■ **Your assignment**
Give again, word for word, each line below starting at the one that contains "else if (wr_pwr)" and ending at the one that contains "be or-ed in".

■ **Input data**
<file path="src/hdl/pcr_power_map.vh">
// constants for the power configuration register bank
// assumes a 100 MHz system clock and 8-bit index/data access
`ifndef PCR_POWER_MAP_VH
`define PCR_POWER_MAP_VH
// configuration indexes
`define PCR_IDX_PWR_CTRL 8'h06
`define PCR_IDX_OPTIONS 8'h07
`define PCR_IDX_DEV_ID 8'h08
// power control fields
`define PCR_PC_DRIVE_FLOAT 0
`define PCR_PC_DISK_FLOAT 1
`define PCR_PC_SERIAL_FLOAT 2
`define PCR_PC_DMA_CFG 3
`define PCR_PC_PIN_SEL 4
`define PCR_PC_LOCK 5
`define PCR_PC_PAR_FLOAT 6
`define PCR_PC_RSVD 7
// option fields
`define PCR_OP_CLK_DOUBLE 0
`define PCR_OP_FAST_RATE 1
`define PCR_OP_TIMEOUT_IRQ 2
`define PCR_OP_MIDI1 3
`define PCR_OP_MIDI2 4
`define PCR_OP_PD_STAT 5
`define PCR_OP_IDLE_STAT 6
`define PCR_OP_IDLE_MASK 7
// reset values and writable masks
`define PCR_PWR_CTRL_RST 8'h00
`define PCR_OPTIONS_RST 8'h00
`define PCR_PWR_CTRL_WMASK 8'h7f
`define PCR_OPTIONS_WMASK 8'h9f
// arbitrary neutral identification value
`define PCR_DEV_ID_VALUE 8'h5a
// oscillator settling: 8 ms at 10 ns per cycle
`define PCR_SETTLE_MS 8
`define PCR_CLK_PERIOD_NS 10
`define PCR_SETTLE_CYCLES ((`PCR_SETTLE_MS * 1000000) / `PCR_CLK_PERIOD_NS)
// baud prescaler divisors
`define PCR_DIV_STD 4'hd
`define PCR_DIV_MIDI 4'hc
`endif

</file>
<file path="src/hdl/pcr_prescaler.v">
// one baud-rate prescaler: divides the master clock by 13 or 12
// assumes the selector is quasi-static; a change applies at once to the period already running
`timescale 1ns/10ps
`include "pcr_power_map.vh"
module pcr_prescaler
(
   // clock and reset
   input wire i_clk,
   input wire i_rst_n,
   // control
   input wire i_run,
   input wire i_midi,
   // output
   output reg o_tick
);
   reg [3:0] count;
   wire [3:0] limit;

   assign limit = i_midi ? (`PCR_DIV_MIDI - 4'h1) : (`PCR_DIV_STD - 4'h1);

   // counter wraps at divisor minus one; stopped clock holds it at zero
   always @(posedge i_clk)
   begin
      if (!i_rst_n || !i_run)
      begin
         count <= 4'h0;
         o_tick <= 1'b0;
      end
      else if (count >= limit)
      begin
         count <= 4'h0;
         o_tick <= 1'b1;
      end
      else
      begin
         count <= count + 4'h1;
         o_tick <= 1'b0;
      end
   end
endmodule

</file>
<file path="src/hdl/pcr_power_regs.v">
// power management, option and identification configuration registers
// assumes the index/data pair decoder delivers index, write and read strobes
// assumes function status and pin signals are synchronous to i_clk
// assumes the strap pin is steady while reset is held
`timescale 1ns/10ps
`include "pcr_power_map.vh"
// Operation
// power control register clears on reset
// drive selects float, data bit7 blocked
// disk outputs float, inputs blocked except change
// idle serial floats, inputs read as one
// dma disabled: ack one, request floated
// pin select: motor/select or idle/powerdown
// sticky lock protects listed bits from writes
// parallel floats, inputs read fixed values
// software preserves reserved bit seven
// option register resets to 0XX0000X
// strap latched; functions clocked undivided/halved
// fast rate bit selects 48 MHz clocking
// timeout interrupt masked unless enabled
// serial prescalers divide by 13 or 12
// powerdown status bit reads live state
// idle status bit reads live state
// idle mask forces idle pin low
// read-only identification register at index 08h
// clocked functions stop clocks, others blocked
// four chip power-down modes supported
// hold master-request clear while oscillator settles
// locked writes complete, protected bits unchanged
module pcr_power_regs
#(
   parameter SETTLE_CYCLES = `PCR_SETTLE_CYCLES
)
(
   // clock and reset
   input wire i_clk,
   input wire i_rst_n,
   // configuration access
   input wire [7:0] i_index,
   input wire [7:0] i_wdata,
   input wire i_wr,
   input wire i_rd,
   output reg [7:0] o_rdata,
   output wire o_lock_active,
   // strap
   input wire i_clock_double_strap,
   // function status
   input wire i_drive_enabled,
   input wire i_parallel_enabled,
   input wire i_chip_powerdown,
   input wire i_disk_powered_down,
   input wire i_disk_idle,
   input wire i_serial1_powered_down,
   input wire i_serial2_powered_down,
   input wire i_ecp_enabled,
   input wire i_osc_stop_req,
   input wire i_pins_float_req,
   input wire i_timeout_irq,
   input wire i_disk_master_req,
   // raw pins in
   input wire i_drive_data_bit7_in,
   input wire [7:0] i_disk_in,
   input wire i_disk_change_in,
   input wire [1:0] i_serial_in,
   input wire [1:0] i_cts_in,
   input wire [1:0] i_dsr_in,
   input wire [1:0] i_carrier_detect_in,
   input wire [1:0] i_ring_indicator_in,
   input wire i_busy_in,
   input wire i_paper_end_in,
   input wire i_printer_select_in,
   input wire i_ack_in,
   input wire i_error_in,
   input wire i_parallel_dma_ack,
   input wire i_motor_one_out,
   input wire i_drive_select_one_out,
   // gated inputs to functions
   output wire o_drive_data_bit7,
   output wire [7:0] o_disk_in,
   output wire o_disk_change,
   output wire [1:0] o_serial_in,
   output wire [1:0] o_cts,
   output wire [1:0] o_dsr,
   output wire [1:0] o_carrier_detect,
   output wire [1:0] o_ring_indicator,
   output wire o_busy,
   output wire o_paper_end,
   output wire o_printer_select,
   output wire o_ack,
   output wire o_error,
   output wire o_parallel_dma_ack,
   // output enables, low while driven, and the dma configurable flag
   output wire o_drive_cs_oe_n,
   output wire o_disk_oe_n,
   output wire [1:0] o_serial_oe_n,
   output wire o_parallel_oe_n,
   output wire o_parallel_dma_req_oe_n,
   output wire o_dma_configurable,
   // shared pins
   output wire o_shared_port_mux,
   output wire o_shared_pin_a,
   output wire o_shared_pin_b,
   // clocking
   output wire o_osc_run,
   output wire o_func_clk_div2,
   output wire o_disk_clk_div2,
   output wire o_fast_rate_ok,
   output wire o_disk_clk_run,
   output wire [1:0] o_serial_clk_run,
   output wire o_ecp_clk_run,
   output wire [1:0] o_baud_tick,
   // interrupt and master request
   output wire o_timeout_irq,
   output wire o_disk_master_req,
   output wire o_settling
);
   reg [7:0] pwr_ctrl;
   reg [7:0] options;
   reg [23:0] settle_count;
   reg osc_stopped;
   wire wr_pwr;
   wire wr_opt;
   wire [7:0] pwr_wmask;
   wire [7:0] opt_wmask;
   wire drive_idle;
   wire par_idle;
   wire idle_pin;
   wire [7:0] opt_view;
   wire [1:0] serial_pd;

   // lock level and write decodes
   assign o_lock_active = pwr_ctrl[`PCR_PC_LOCK];
   assign wr_pwr = i_wr && (i_index == `PCR_IDX_PWR_CTRL);
   assign wr_opt = i_wr && (i_index == `PCR_IDX_OPTIONS);

   // lock removes bits from write masks; write itself still completes
   assign pwr_wmask = `PCR_PWR_CTRL_WMASK &
      ~({7'h00, o_lock_active} << `PCR_PC_LOCK);
   assign opt_wmask = `PCR_OPTIONS_WMASK &
      ~({7'h00, o_lock_active} << `PCR_OP_CLK_DOUBLE);

   // power control register; lock bit can only be set by software
   // the lock bit is itself in the protected set, which makes it sticky
   always @(posedge i_clk)
   begin
      if (!i_rst_n)
         pwr_ctrl <= `PCR_PWR_CTRL_RST;
      else if (wr_pwr)
         pwr_ctrl <= (pwr_ctrl & ~pwr_wmask) | (i_wdata & pwr_wmask);
   end

   // option register; strap follows its pin for as long as reset is held
   always @(posedge i_clk)
   begin
      if (!i_rst_n)
      begin
         // reset pattern has bit 0 clear, so the strap can simply be or-ed in
         options <= `PCR_OPTIONS_RST | {7'h00, i_clock_double_strap};
      end
      else if (wr_opt)
      begin
         // status bits are not stored, so their mask bits are clear
         options <= (options & ~opt_wmask) | (i_wdata & opt_wmask);
      end
   end

   // status bits are live, not stored, so reads never lag the controller
   assign opt_view = {options[`PCR_OP_IDLE_MASK],
      i_disk_idle,
      i_disk_powered_down,
      options[4:0]};

   // read mux; unmapped indexes belong to other banks and read zero
   always @*
   begin
      o_rdata = 8'h00;
      if (i_rd)
      begin
         case (i_index)
            `PCR_IDX_PWR_CTRL: o_rdata = pwr_ctrl;
            `PCR_IDX_OPTIONS: o_rdata = opt_view;
            `PCR_IDX_DEV_ID: o_rdata = `PCR_DEV_ID_VALUE;
            default: o_rdata = 8'h00;
         endcase
      end
   end

   // drive interface: unclocked, powered down by blocking access
   // blocked bit7 reads zero; the drive function must not rely on it
   assign drive_idle = !i_drive_enabled || i_chip_powerdown;
   assign o_drive_cs_oe_n = pwr_ctrl[`PCR_PC_DRIVE_FLOAT] && drive_idle;
   assign o_drive_data_bit7 = o_drive_cs_oe_n ? 1'b0 : i_drive_data_bit7_in;

   // disk controller float and input block, disk change passes
   // interrupt, idle and powerdown pins stay driven, so none is gated here
   assign o_disk_oe_n = pwr_ctrl[`PCR_PC_DISK_FLOAT] && i_disk_powered_down;
   assign o_disk_in = o_disk_oe_n ? 8'h00 : i_disk_in;
   assign o_disk_change = i_disk_change_in;

   // per-port power-down, port 1 in bit 0
   assign serial_pd = {i_serial2_powered_down, i_serial1_powered_down};

   // serial ports float individually, blocked inputs read one
   // interrupt lines are not part of this gating and stay driven
   assign o_serial_oe_n = {2{pwr_ctrl[`PCR_PC_SERIAL_FLOAT]}} & serial_pd;
   assign o_serial_in = i_serial_in | o_serial_oe_n;
   assign o_cts = i_cts_in | o_serial_oe_n;
   assign o_dsr = i_dsr_in | o_serial_oe_n;
   assign o_carrier_detect = i_carrier_detect_in | o_serial_oe_n;
   assign o_ring_indicator = i_ring_indicator_in | o_serial_oe_n;

   // parallel port float with fixed blocked input values
   // both parallel interrupts stay driven while the rest floats
   assign par_idle = !i_parallel_enabled || i_chip_powerdown;
   assign o_parallel_oe_n = pwr_ctrl[`PCR_PC_PAR_FLOAT] && par_idle;
   assign o_busy = o_parallel_oe_n ? 1'b1 : i_busy_in;
   assign o_paper_end = o_parallel_oe_n ? 1'b0 : i_paper_end_in;
   assign o_printer_select = o_parallel_oe_n ? 1'b0 : i_printer_select_in;
   assign o_ack = o_parallel_oe_n ? 1'b1 : i_ack_in;
   assign o_error = o_parallel_oe_n ? 1'b1 : i_error_in;

   // dma only configurable when enabled here
   // the request also floats along with the other parallel pins
   assign o_dma_configurable = pwr_ctrl[`PCR_PC_DMA_CFG];
   assign o_parallel_dma_ack = o_dma_configurable ? i_parallel_dma_ack : 1'b1;
   assign o_parallel_dma_req_oe_n = !o_dma_configurable || o_parallel_oe_n;

   // shared pins: motor/select or idle/powerdown status
   assign o_shared_port_mux = pwr_ctrl[`PCR_PC_PIN_SEL];
   assign idle_pin = options[`PCR_OP_IDLE_MASK] ? 1'b0 : i_disk_idle;
   assign o_shared_pin_a = o_shared_port_mux ? idle_pin : i_motor_one_out;
   assign o_shared_pin_b = o_shared_port_mux ? i_disk_powered_down :
      i_drive_select_one_out;

   // clock division choices
   // disk clock is halved only while the fast rate is off
   assign o_func_clk_div2 = options[`PCR_OP_CLK_DOUBLE];
   assign o_fast_rate_ok = options[`PCR_OP_FAST_RATE] &&
      options[`PCR_OP_CLK_DOUBLE];
   assign o_disk_clk_div2 = options[`PCR_OP_CLK_DOUBLE] && !o_fast_rate_ok;

   // chip modes: oscillator request and pin float request are independent
   // running oscillator with pins floated is the fast wake-up mode
   assign o_osc_run = !(i_chip_powerdown && i_osc_stop_req);
   assign o_disk_clk_run = o_osc_run && !i_disk_powered_down &&
      !(i_chip_powerdown && i_pins_float_req);
   assign o_serial_clk_run = {2{o_osc_run && !i_chip_powerdown}} &
      ~serial_pd;
   assign o_ecp_clk_run = o_osc_run && i_ecp_enabled && !i_chip_powerdown;

   // timeout interrupt gate
   // gate only; the choice of interrupt line lives in the parallel port
   assign o_timeout_irq = options[`PCR_OP_TIMEOUT_IRQ] && i_timeout_irq;

   // settling counter after oscillator restart; sized for 800000 cycles
   // 24 bits reach 16777215 cycles; longer settle times need a wider counter
   always @(posedge i_clk)
   begin
      if (!i_rst_n)
      begin
         osc_stopped <= 1'b0;
         settle_count <= 24'h000000;
      end
      else
      begin
         osc_stopped <= !o_osc_run;
         if (!o_osc_run)
            settle_count <= 24'h000000;
         else if (osc_stopped)
            settle_count <= SETTLE_CYCLES[23:0];
         else if (settle_count != 24'h000000)
            settle_count <= settle_count - 24'h000001;
      end
   end

   // settling also covers the edge on which the oscillator restarts, so the
   // master request cannot slip out before the counter is loaded
   assign o_settling = (settle_count != 24'h000000) || !o_osc_run || osc_stopped;

   // master request held low until the oscillator has settled
   assign o_disk_master_req = i_disk_master_req && !o_settling;

   // baud prescalers for both serial ports
   // a stopped port restarts its prescaler from zero when woken
   pcr_prescaler u_pre1
   (
      .i_clk(i_clk),
      .i_rst_n(i_rst_n),
      .i_run(o_serial_clk_run[0]),
      .i_midi(options[`PCR_OP_MIDI1]),
      .o_tick(o_baud_tick[0])
   );

   pcr_prescaler u_pre2
   (
      .i_clk(i_clk),
      .i_rst_n(i_rst_n),
      .i_run(o_serial_clk_run[1]),
      .i_midi(options[`PCR_OP_MIDI2]),
      .o_tick(o_baud_tick[1])
   );
endmodule

</file>
<file path="config.mk">
export PLATFORM = sky130hd
export DESIGN_NAME = pcr_power_regs
export DESIGN_NICKNAME = d
export VERILOG_FILES = /design/src/hdl/pcr_prescaler.v /design/src/hdl/pcr_power_regs.v
export VERILOG_INCLUDE_DIRS = /design/src /design/src/hdl
export SDC_FILE = /design/constraint.sdc
export NUM_CORES = 1
export LEC_CHECK = 0
export BUFFER_PORTS_ARGS = -buffer_cell sky130_fd_sc_hd__buf_2
export CAP_MARGIN = 20
export CORE_MARGIN = 2
export CORE_UTILIZATION = 39
export CTS_CLUSTER_DIAMETER = 30
export DETAILED_ROUTE_END_ITERATION = 12
export PLACE_DENSITY = 0.68
export SLEW_MARGIN = 40
export SYNTH_ARGS = -nofsm -noshare
export SYNTH_HDL_FRONTEND = slang
export SYNTH_SLANG_ARGS = --single-unit
</file>
<file path="constraint.sdc">
create_clock -name i_clk -period 3.2 [get_ports i_clk]
set_clock_uncertainty 0.2 [all_clocks]
set_input_delay 0.32 -clock i_clk [delete_from_list [all_inputs] [get_ports i_clk]]
set_output_delay 0.32 -clock i_clk [all_outputs]
set_load 0.02 [all_outputs]
</file>
==> flow_metrics.env <==
export IMPL_status="complete, no violations"
export IMPL_drc=0
export IMPL_cts_made_buffers=5
export IMPL_crit_required_ns=2.68
export IMPL_synth_seq_cells=48
export IMPL_hold_buffers=0
export IMPL_yosysSeqAreaShare_pct=35.0
export IMPL_critPathLaunchType="flop"
export IMPL_intPower_mw=1.38
export IMPL_grt_max_degree=24
export IMPL_layout_drive_gt1_share_pct=31.4
export IMPL_drt_iter0_drc=77
export IMPL_r2r_cells=5
export IMPL_fp_dieW_um=88.4
export IMPL_synth_area_mux_share_pct=7.07
export IMPL_place_gp_congestion=0.841
export IMPL_crit_fanout=13
export IMPL_clk_pin_slew_worst_paths_ns=0.09
export IMPL_nets=513
export IMPL_placed_area_um2=3420
export IMPL_syn_cell_area_um2=2780
export IMPL_cts_root_buf="clkbuf_8"
export IMPL_num_vias=2633
export IMPL_max_freq_ghz=0.391
export IMPL_synth_ff_type="dfxtp_1"
export IMPL_cp_startpoint="settle_count[14]"
export IMPL_io_buffers=116
export IMPL_ff2ff_setup_slack_ns=1.02
export IMPL_ir_drop_uv=531
export IMPL_sw_frac_of_total_pct=42.0
export IMPL_final_area_um2=3540
export IMPL_cts_num_sinks=48
export IMPL_finalHoldViolCount=0
export IMPL_finalNonFillerCells=539
export IMPL_via_per_inst=4.88
export IMPL_synth_edf_count=1
export IMPL_dieHeight_um=88.4
export IMPL_p_clk_share_pct=18.5
export IMPL_async_flop_share_pct=0
export IMPL_grt_use_total_pct=17.3
export IMPL_die_area_um2=7810
export IMPL_fillerInstances=676
export IMPL_whs_ns=0.0284
export IMPL_synth_top_family_by_area="simple AND/OR/NAND/NOR gates"
export IMPL_num_antenna_cells=0
export IMPL_core_um2=6830
export IMPL_layout_cells_most_common_list="116 x buf_2, 47 x dfxtp_1, 40 x nor2_1, 26 x nand2_1"
export IMPL_routed_wl_mm=7.08
export IMPL_grt_pass1_vias=2356
export IMPL_power_frac_comb_pct=47.1
export IMPL_power_net_switching_mw=1.00
export IMPL_setup_slack_ns=0.641
export IMPL_syn_inst=329
export IMPL_rsz0062_at_grt="false"
export IMPL_hold_class="in2reg"
export IMPL_synth_fa_ha_area_share_pct=4.50
export IMPL_synth_xor_area_share_pct=5.36
export IMPL_tns_ns=0
export IMPL_placed_cells=531
export IMPL_total_power_mw=2.38
export IMPL_syn_avg_cell_area_um2=8.44
export IMPL_cts_max_level=2
export IMPL_synth_net_count=400
export IMPL_post_cts_resized=0
export IMPL_overflow=0
export IMPL_final_core_util_pct=51.8
export IMPL_grt_pass1_wl_mm=10.8
export IMPL_firstDrtPassIters=4
export IMPL_end_kind="output port"
export IMPL_rr_endpoint="settle_count[9]"
export IMPL_rr_startpoint="settle_count[14]"
export IMPL_powerDensity_nw_per_um2=674
export IMPL_cp_endpoint="o_disk_master_req"
export IMPL_postCtsSetupBuffers=0
export IMPL_ys_types=47
export IMPL_dpl_worst_slack_ns=0.852
export IMPL_cts_tree="yes"
export IMPL_yosys_warnings=0
export IMPL_cts_buffer_depth=2
export IMPL_crit_type="reg2out"
export IMPL_area_delta_synth_final_pct=27.3
export IMPL_setup_viol=0
export IMPL_tightest_slew_ns=0.772
export IMPL_period_share_pct=80.0
export IMPL_synth_simple_area_share_pct=32.4
export IMPL_p_leak_nw=1.68
export IMPL_io_pins=119
export IMPL_ant_nets=0
export IMPL_synth_compound_area_share_pct=10.5
export IMPL_antenna_found_initial=0
export IMPL_min_path_cells=2
export IMPL_final_common_cell="buf_2"
export IMPL_cap_violations=0
export IMPL_seqPwrFrac_pct=34.4
export IMPL_critical_path_arrival_ns=2.04
export IMPL_min_period_ns=2.56
export IMPL_start_util_pct=40.7
export IMPL_slew_viol_final=0
export IMPL_hpwl_mm=5.68
export IMPL_slew_headroom_pct=48.4
export IMPL_routedWlPerCell_um=13.1
export IMPL_clock_latency_ns=0.30
export IMPL_rows=30
critical path: stages (launching register included):
cell and delay, ns:
dfxtp_1 0.38, nor4_4 0.48, nand4_4 0.31, nor2_4 0.25, and3_1 0.17, buf_2 0.15
worst min path at each step:
stage                           startpoint              end
floorplan           i_serial2_powered_down    u_pre2.o_tick
global placement           u_pre1.count[0]  u_pre1.count[0]
detailed placement         u_pre2.count[0]  u_pre2.count[0]
CTS                 i_serial2_powered_down    u_pre2.o_tick
global route        i_serial1_powered_down    u_pre1.o_tick
finish              i_serial1_powered_down    u_pre1.o_tick
final cells by class:
type | count | area [µm²] | area share [%]
Tap cell | 96 | 120 | 3.40
Clock buffer | 5 | 68.8 | 1.95
Sequential cell | 48 | 971 | 27.5
Inverter | 19 | 71.3 | 2.02
Timing Repair Buffer | 118 | 596 | 16.8
Multi-Input combinational cell | 250 | 1660 | 47.0
Clock inverter | 3 | 47.5 | 1.34
sequential cells by signal (all words and copies together) (netlist names), named ones only:
signal         cells
settle_count      24
osc_stopped        1
pwr_ctrl           7
u_pre2.o_tick      1
options            5
u_pre1.o_tick      1
u_pre1.count       4
u_pre2.count       4
logic make-up (layout without fill, tap and decap cells):
family                     after synthesis  count (layout)
muxes                                   19              19
xor gates and xnor gates                17              17
adders and majority gates               10              10
DFF                                     48              48
and+or+nand+nor                        160             160
buffers and inverters                   31             145
AOI/OAI and AO/OA                       44              44
power by group through the flow:
stage,combinational [mW],sequential [mW],clock (mW)
2_1_floorplan,0.927,0.809,0
3_3_place_gp,1.10,0.828,0
3_5_place_dp,1.12,0.830,0
4_1_cts,1.12,0.819,0.460
5_1_grt,1.26,0.835,0.486
6_report,1.12,0.820,0.442
cell usage after synthesis, types with 2 or more instances:
master     count  share of area (%)
dfxtp_1       47                 34
nor2_1        40                5.4
nand2_1       26                3.5
inv_1         19                2.6
nor2b_1       19                4.3
nand2b_1      16                3.6
mux2i_1       14                5.0
and2_1        13                2.9
xor2_1        11                3.5
a21oi_1       10                1.8
ha_1          10                4.5
o21ai_0        9                1.6
nand3_1        6                1.1
nor3_1         6                1.1
xnor2_1        6                1.9
a21boi_0       5                1.4
buf_4          5                1.4
mux2_2         5                2.0
nand4_1        5                1.1
nor4_1         5                1.1
or3_1          5                1.1
a21o_1         4                1.1
and3_1         4               0.90
clkbuf_1       4               0.54
o2111ai_1      3               0.95
o211ai_1       3               0.81
or4_1          3               0.81
a211o_1        2               0.63
a31oi_1        2               0.45
buf_2          2               0.36
nand3b_1       2               0.54
nor4_4         2                1.5
o41ai_1        2               0.63
metal layers:
metal	GRT usage (%)	wire length, µm	vias to the layer above
met2	32.7	3580	93
met3	3.36	434	3
met5	0	0	-
met1	20.8	3050	1192
li1	-	-	1345
met4	2.48	27	0
(Power assumes the default switching activity.)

■ **Result below**
      else if (wr_pwr)
         pwr_ctrl <= (pwr_ctrl & ~pwr_wmask) | (i_wdata & pwr_wmask);
   end

   // option register; strap follows its pin for as long as reset is held
   always @(posedge i_clk)
   begin
      if (!i_rst_n)
      begin
         // reset pattern has bit 0 clear, so the strap can simply be or-ed in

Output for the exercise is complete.